*** Opening SUPPLIED ENTRIES ***

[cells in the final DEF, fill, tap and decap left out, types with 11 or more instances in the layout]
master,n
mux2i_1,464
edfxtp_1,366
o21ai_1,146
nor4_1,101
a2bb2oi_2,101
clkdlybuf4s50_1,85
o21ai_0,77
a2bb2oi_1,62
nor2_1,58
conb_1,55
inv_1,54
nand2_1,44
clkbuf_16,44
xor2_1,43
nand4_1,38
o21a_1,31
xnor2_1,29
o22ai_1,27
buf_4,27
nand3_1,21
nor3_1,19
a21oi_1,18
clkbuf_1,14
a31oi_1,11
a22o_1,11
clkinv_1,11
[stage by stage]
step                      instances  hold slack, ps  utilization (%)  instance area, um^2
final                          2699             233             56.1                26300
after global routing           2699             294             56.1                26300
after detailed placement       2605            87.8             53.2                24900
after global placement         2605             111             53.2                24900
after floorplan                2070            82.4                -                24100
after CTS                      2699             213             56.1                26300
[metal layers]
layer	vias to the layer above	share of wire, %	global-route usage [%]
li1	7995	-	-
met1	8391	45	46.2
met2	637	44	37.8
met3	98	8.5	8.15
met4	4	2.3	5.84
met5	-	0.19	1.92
## flow/config.mk

```make
export PLATFORM = sky130hd
export DESIGN_NAME = uart_tx
export DESIGN_NICKNAME = uart_tx
export VERILOG_FILES = /design/flow/design.v
export SDC_FILE = /design/flow/constraint.sdc
export NUM_CORES = 4
export LEC_CHECK = 1
export CORE_UTILIZATION = 50
```

## flow/constraint.sdc

```tcl
current_design uart_tx

set clk_period 3.8
set clk_io_pct 0.2

create_clock -name clk0 -period $clk_period [get_ports {clk_50M}]

set non_clock_inputs [all_inputs -no_clocks]
set_input_delay [expr $clk_period * $clk_io_pct] -clock clk0 $non_clock_inputs
set_output_delay [expr $clk_period * $clk_io_pct] -clock clk0 [all_outputs]
```
===== flow/design.v =====
`timescale 1ns / 1ps
module top_diglock_fpga (
    input clk,       
    input rst,     
    input [7:0]pin,  
    input req_access,      
    output [2:0] LEDR  
);
    wire lock_open, alarm, deny_access;
    wire [3:0] level  = pin[7:4];
    wire [3:0] id     = pin[3:0];
    wire [3:0] stored_level = 4'b0111;
    wire [3:0] stored_id    = 4'b0111;
    wire first_four_match = (level == stored_level);
    wire last_four_match  = (id == stored_id);
    diglock u1 (
        .clk(clk),
        .rst(rst),  
        .req_access(req_access),  
        .pin(pin),
        .first_four_match(first_four_match),
        .last_four_match(last_four_match),
        .lock_open(lock_open),
        .alarm(alarm),
        .deny_access(deny_access)
    );
    assign LEDR[0] = lock_open;
    assign LEDR[2] = alarm;
    assign LEDR[1] = deny_access;
endmodule
`timescale 1ns / 1ps
module diglock (
    input wire clk, rst, 
    input wire req_access,
    input wire [7:0] pin, 
    input wire first_four_match, 
    input wire last_four_match,  
    output reg lock_open,   
    output reg alarm,        
    output reg deny_access  
);
    parameter IDLE        = 3'b000,
              CHECK_LVL   = 3'b001,
              CHECK_ID    = 3'b010,
              ACCESS_OK   = 3'b011,
              ACCESS_DENY = 3'b100,
              ALARM_STATE = 3'b101;
    reg [2:0] state;
    reg [1:0] deny_count;
   wire count_eq_3;
   always @(posedge clk or posedge rst) begin
        if (rst) begin
            state <= IDLE;
            lock_open <= 0;
            alarm <= 0;
            deny_access <= 0;
        end  
        else begin
            deny_access <= 0; 
            case (state)
                IDLE: begin
                    lock_open <= 0;
                    alarm <= 0;
                    if (req_access) begin
                        state <= CHECK_LVL;
                    end
                end
                CHECK_LVL: begin
                    if (first_four_match)
                        state <= CHECK_ID;
                    else
                        state <= ACCESS_DENY;
                end
                CHECK_ID: begin
                    if (last_four_match)
                        state <= ACCESS_OK;
                    else
                        state <= ACCESS_DENY;
                end
                ACCESS_OK: begin
                    lock_open <= 1;
                    state <= IDLE;
                end
                ACCESS_DENY: begin
                    deny_access <= 1;  
                    lock_open <= 0;
                    if (count_eq_3)
                        state <= ALARM_STATE;
                    else
                        state <= IDLE;
                end
                ALARM_STATE: begin
                    alarm <= 1;
                    lock_open <= 0;
                    state <= IDLE;
                end
            endcase
        end
    end
always @(posedge clk or posedge rst) begin
    if (rst) begin
        deny_count <= 0;
    end 
    else begin
        if (deny_access)
            deny_count <= deny_count + 1;
        else if (lock_open)  
            deny_count <= 0;
    end
end
assign count_eq_3 = (deny_count == 2);  
endmodule 

===== flow/run.sh =====
#!/bin/bash
# OpenROAD 26Q1-2900-gdf79404cd8, Yosys 0.63+post, stock flow scripts
make -C /OpenROAD-flow-scripts/flow DESIGN_CONFIG=/design/flow/config.mk WORK_HOME=/design/flow/orfs finish
--- design/flow/config.mk ---
export PLATFORM = sky130hd
export DESIGN_NAME = usage_I2C_write_R_W
export DESIGN_NICKNAME = usage_I2C_write_R_W
export VERILOG_FILES = /design/flow/design.v
export SDC_FILE = /design/flow/constraint.sdc
export NUM_CORES = 4
export LEC_CHECK = 1
export CORE_AREA = 10 10 104 104
export DIE_AREA = 0 0 114 114
--- design/flow/constraint.sdc ---
current_design usage_I2C_write_R_W

set clk_period 2.1
set clk_io_pct 0.2

create_clock -name clk0 -period $clk_period [get_ports {clk_sys}]

set non_clock_inputs [all_inputs -no_clocks]
set_input_delay [expr $clk_period * $clk_io_pct] -clock clk0 $non_clock_inputs
set_output_delay [expr $clk_period * $clk_io_pct] -clock clk0 [all_outputs]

*** Closing SUPPLIED ENTRIES ***

- TASK TO COMPLETE -
Look through the entries for the string "placement". Every line that has it belongs in the answer.

- RESULT OF THE TASK -
after detailed placement       2605            87.8             53.2                24900
after global placement         2605             111             53.2                24900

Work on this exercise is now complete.